Work item> The records appear below. Copy each one exactly.

Data>
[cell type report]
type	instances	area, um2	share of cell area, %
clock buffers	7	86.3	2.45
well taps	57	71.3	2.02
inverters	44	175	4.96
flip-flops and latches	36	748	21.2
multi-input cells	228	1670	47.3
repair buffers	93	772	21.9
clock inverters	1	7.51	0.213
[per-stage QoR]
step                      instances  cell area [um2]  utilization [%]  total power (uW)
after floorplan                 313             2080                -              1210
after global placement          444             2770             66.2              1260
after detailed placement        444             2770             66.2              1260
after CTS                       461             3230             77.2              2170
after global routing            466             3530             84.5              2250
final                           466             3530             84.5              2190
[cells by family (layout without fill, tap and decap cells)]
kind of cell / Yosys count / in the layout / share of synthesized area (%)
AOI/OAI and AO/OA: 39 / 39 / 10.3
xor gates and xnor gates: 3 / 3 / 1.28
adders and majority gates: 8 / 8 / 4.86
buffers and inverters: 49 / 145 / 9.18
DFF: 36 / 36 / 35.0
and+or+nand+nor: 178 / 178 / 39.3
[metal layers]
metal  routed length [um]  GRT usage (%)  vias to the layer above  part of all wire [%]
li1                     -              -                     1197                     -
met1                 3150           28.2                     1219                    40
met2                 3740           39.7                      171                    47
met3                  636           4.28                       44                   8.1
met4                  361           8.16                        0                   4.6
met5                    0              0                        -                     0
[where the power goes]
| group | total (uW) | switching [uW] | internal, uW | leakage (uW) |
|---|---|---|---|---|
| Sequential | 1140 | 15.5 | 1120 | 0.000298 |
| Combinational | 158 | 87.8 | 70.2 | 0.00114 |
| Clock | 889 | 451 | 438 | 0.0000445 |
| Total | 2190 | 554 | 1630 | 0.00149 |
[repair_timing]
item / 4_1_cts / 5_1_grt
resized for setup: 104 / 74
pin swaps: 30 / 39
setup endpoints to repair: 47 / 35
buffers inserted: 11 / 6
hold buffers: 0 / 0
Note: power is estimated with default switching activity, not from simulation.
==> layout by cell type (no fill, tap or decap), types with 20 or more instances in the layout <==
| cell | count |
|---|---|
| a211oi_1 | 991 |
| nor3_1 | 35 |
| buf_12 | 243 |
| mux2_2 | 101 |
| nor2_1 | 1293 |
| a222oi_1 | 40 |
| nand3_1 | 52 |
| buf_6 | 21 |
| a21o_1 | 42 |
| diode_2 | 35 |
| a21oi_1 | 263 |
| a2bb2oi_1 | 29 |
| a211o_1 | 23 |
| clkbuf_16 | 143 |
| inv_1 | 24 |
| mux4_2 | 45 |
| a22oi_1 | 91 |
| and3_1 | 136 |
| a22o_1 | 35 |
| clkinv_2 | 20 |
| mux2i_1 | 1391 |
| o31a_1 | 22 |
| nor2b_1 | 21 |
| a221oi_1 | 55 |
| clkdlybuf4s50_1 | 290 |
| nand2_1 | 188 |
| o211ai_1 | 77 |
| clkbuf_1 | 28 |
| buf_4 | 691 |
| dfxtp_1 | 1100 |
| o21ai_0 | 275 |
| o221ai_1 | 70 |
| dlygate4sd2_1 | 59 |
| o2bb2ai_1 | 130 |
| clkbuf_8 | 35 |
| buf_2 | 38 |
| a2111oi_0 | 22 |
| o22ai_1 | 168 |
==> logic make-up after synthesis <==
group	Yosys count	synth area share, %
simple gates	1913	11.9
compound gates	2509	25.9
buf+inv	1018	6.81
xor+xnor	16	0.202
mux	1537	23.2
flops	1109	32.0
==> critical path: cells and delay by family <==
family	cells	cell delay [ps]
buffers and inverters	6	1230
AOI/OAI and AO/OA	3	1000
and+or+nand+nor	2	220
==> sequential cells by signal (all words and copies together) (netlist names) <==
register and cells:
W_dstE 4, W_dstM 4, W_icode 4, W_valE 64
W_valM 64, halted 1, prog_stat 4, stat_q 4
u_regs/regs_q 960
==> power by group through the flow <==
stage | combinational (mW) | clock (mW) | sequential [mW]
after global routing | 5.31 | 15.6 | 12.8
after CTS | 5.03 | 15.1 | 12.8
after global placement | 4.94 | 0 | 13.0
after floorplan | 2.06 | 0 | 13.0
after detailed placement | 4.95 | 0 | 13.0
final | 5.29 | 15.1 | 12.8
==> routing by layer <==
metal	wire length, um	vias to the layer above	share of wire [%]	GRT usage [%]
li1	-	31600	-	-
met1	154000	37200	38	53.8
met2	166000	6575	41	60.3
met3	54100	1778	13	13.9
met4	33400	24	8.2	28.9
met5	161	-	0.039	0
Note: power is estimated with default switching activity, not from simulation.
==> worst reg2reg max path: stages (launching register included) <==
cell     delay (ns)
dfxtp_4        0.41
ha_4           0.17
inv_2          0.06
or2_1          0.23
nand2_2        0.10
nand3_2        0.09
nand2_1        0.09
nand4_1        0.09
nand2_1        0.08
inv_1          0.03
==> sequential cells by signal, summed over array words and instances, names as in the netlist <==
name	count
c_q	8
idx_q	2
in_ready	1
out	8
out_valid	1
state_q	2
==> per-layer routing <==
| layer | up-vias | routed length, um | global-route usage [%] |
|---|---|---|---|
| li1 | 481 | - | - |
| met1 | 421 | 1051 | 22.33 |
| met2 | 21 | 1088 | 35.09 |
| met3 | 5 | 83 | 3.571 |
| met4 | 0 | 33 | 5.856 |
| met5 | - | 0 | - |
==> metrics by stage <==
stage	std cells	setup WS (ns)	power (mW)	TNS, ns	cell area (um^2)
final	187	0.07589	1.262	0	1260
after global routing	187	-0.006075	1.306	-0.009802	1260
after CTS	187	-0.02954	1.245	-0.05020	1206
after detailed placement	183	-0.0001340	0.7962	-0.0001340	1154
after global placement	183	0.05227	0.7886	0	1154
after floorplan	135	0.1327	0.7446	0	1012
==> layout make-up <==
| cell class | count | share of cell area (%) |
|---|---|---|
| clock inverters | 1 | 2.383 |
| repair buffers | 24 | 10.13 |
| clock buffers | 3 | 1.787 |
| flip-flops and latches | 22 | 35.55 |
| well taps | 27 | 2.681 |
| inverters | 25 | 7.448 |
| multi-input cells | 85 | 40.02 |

Response>
[cell type report]
type	instances	area, um2	share of cell area, %
clock buffers	7	86.3	2.45
well taps	57	71.3	2.02
inverters	44	175	4.96
flip-flops and latches	36	748	21.2
multi-input cells	228	1670	47.3
repair buffers	93	772	21.9
clock inverters	1	7.51	0.213
[per-stage QoR]
step                      instances  cell area [um2]  utilization [%]  total power (uW)
after floorplan                 313             2080                -              1210
after global placement          444             2770             66.2              1260
after detailed placement        444             2770             66.2              1260
after CTS                       461             3230             77.2              2170
after global routing            466             3530             84.5              2250
final                           466             3530             84.5              2190
[cells by family (layout without fill, tap and decap cells)]
kind of cell / Yosys count / in the layout / share of synthesized area (%)
AOI/OAI and AO/OA: 39 / 39 / 10.3
xor gates and xnor gates: 3 / 3 / 1.28
adders and majority gates: 8 / 8 / 4.86
buffers and inverters: 49 / 145 / 9.18
DFF: 36 / 36 / 35.0
and+or+nand+nor: 178 / 178 / 39.3
[metal layers]
metal  routed length [um]  GRT usage (%)  vias to the layer above  part of all wire [%]
li1                     -              -                     1197                     -
met1                 3150           28.2                     1219                    40
met2                 3740           39.7                      171                    47
met3                  636           4.28                       44                   8.1
met4                  361           8.16                        0                   4.6
met5                    0              0                        -                     0
[where the power goes]
| group | total (uW) | switching [uW] | internal, uW | leakage (uW) |
|---|---|---|---|---|
| Sequential | 1140 | 15.5 | 1120 | 0.000298 |
| Combinational | 158 | 87.8 | 70.2 | 0.00114 |
| Clock | 889 | 451 | 438 | 0.0000445 |
| Total | 2190 | 554 | 1630 | 0.00149 |
[repair_timing]
item / 4_1_cts / 5_1_grt
resized for setup: 104 / 74
pin swaps: 30 / 39
setup endpoints to repair: 47 / 35
buffers inserted: 11 / 6
hold buffers: 0 / 0
Note: power is estimated with default switching activity, not from simulation.
==> layout by cell type (no fill, tap or decap), types with 20 or more instances in the layout <==
| cell | count |
|---|---|
| a211oi_1 | 991 |
| nor3_1 | 35 |
| buf_12 | 243 |
| mux2_2 | 101 |
| nor2_1 | 1293 |
| a222oi_1 | 40 |
| nand3_1 | 52 |
| buf_6 | 21 |
| a21o_1 | 42 |
| diode_2 | 35 |
| a21oi_1 | 263 |
| a2bb2oi_1 | 29 |
| a211o_1 | 23 |
| clkbuf_16 | 143 |
| inv_1 | 24 |
| mux4_2 | 45 |
| a22oi_1 | 91 |
| and3_1 | 136 |
| a22o_1 | 35 |
| clkinv_2 | 20 |
| mux2i_1 | 1391 |
| o31a_1 | 22 |
| nor2b_1 | 21 |
| a221oi_1 | 55 |
| clkdlybuf4s50_1 | 290 |
| nand2_1 | 188 |
| o211ai_1 | 77 |
| clkbuf_1 | 28 |
| buf_4 | 691 |
| dfxtp_1 | 1100 |
| o21ai_0 | 275 |
| o221ai_1 | 70 |
| dlygate4sd2_1 | 59 |
| o2bb2ai_1 | 130 |
| clkbuf_8 | 35 |
| buf_2 | 38 |
| a2111oi_0 | 22 |
| o22ai_1 | 168 |
==> logic make-up after synthesis <==
group	Yosys count	synth area share, %
simple gates	1913	11.9
compound gates	2509	25.9
buf+inv	1018	6.81
xor+xnor	16	0.202
mux	1537	23.2
flops	1109	32.0
==> critical path: cells and delay by family <==
family	cells	cell delay [ps]
buffers and inverters	6	1230
AOI/OAI and AO/OA	3	1000
and+or+nand+nor	2	220
==> sequential cells by signal (all words and copies together) (netlist names) <==
register and cells:
W_dstE 4, W_dstM 4, W_icode 4, W_valE 64
W_valM 64, halted 1, prog_stat 4, stat_q 4
u_regs/regs_q 960
==> power by group through the flow <==
stage | combinational (mW) | clock (mW) | sequential [mW]
after global routing | 5.31 | 15.6 | 12.8
after CTS | 5.03 | 15.1 | 12.8
after global placement | 4.94 | 0 | 13.0
after floorplan | 2.06 | 0 | 13.0
after detailed placement | 4.95 | 0 | 13.0
final | 5.29 | 15.1 | 12.8
==> routing by layer <==
metal	wire length, um	vias to the layer above	share of wire [%]	GRT usage [%]
li1	-	31600	-	-
met1	154000	37200	38	53.8
met2	166000	6575	41	60.3
met3	54100	1778	13	13.9
met4	33400	24	8.2	28.9
met5	161	-	0.039	0
Note: power is estimated with default switching activity, not from simulation.
==> worst reg2reg max path: stages (launching register included) <==
cell     delay (ns)
dfxtp_4        0.41
ha_4           0.17
inv_2          0.06
or2_1          0.23
nand2_2        0.10
nand3_2        0.09
nand2_1        0.09
nand4_1        0.09
nand2_1        0.08
inv_1          0.03
==> sequential cells by signal, summed over array words and instances, names as in the netlist <==
name	count
c_q	8
idx_q	2
in_ready	1
out	8
out_valid	1
state_q	2
==> per-layer routing <==
| layer | up-vias | routed length, um | global-route usage [%] |
|---|---|---|---|
| li1 | 481 | - | - |
| met1 | 421 | 1051 | 22.33 |
| met2 | 21 | 1088 | 35.09 |
| met3 | 5 | 83 | 3.571 |
| met4 | 0 | 33 | 5.856 |
| met5 | - | 0 | - |
==> metrics by stage <==
stage	std cells	setup WS (ns)	power (mW)	TNS, ns	cell area (um^2)
final	187	0.07589	1.262	0	1260
after global routing	187	-0.006075	1.306	-0.009802	1260
after CTS	187	-0.02954	1.245	-0.05020	1206
after detailed placement	183	-0.0001340	0.7962	-0.0001340	1154
after global placement	183	0.05227	0.7886	0	1154
after floorplan	135	0.1327	0.7446	0	1012
==> layout make-up <==
| cell class | count | share of cell area (%) |
|---|---|---|
| clock inverters | 1 | 2.383 |
| repair buffers | 24 | 10.13 |
| clock buffers | 3 | 1.787 |
| flip-flops and latches | 22 | 35.55 |
| well taps | 27 | 2.681 |
| inverters | 25 | 7.448 |
| multi-input cells | 85 | 40.02 |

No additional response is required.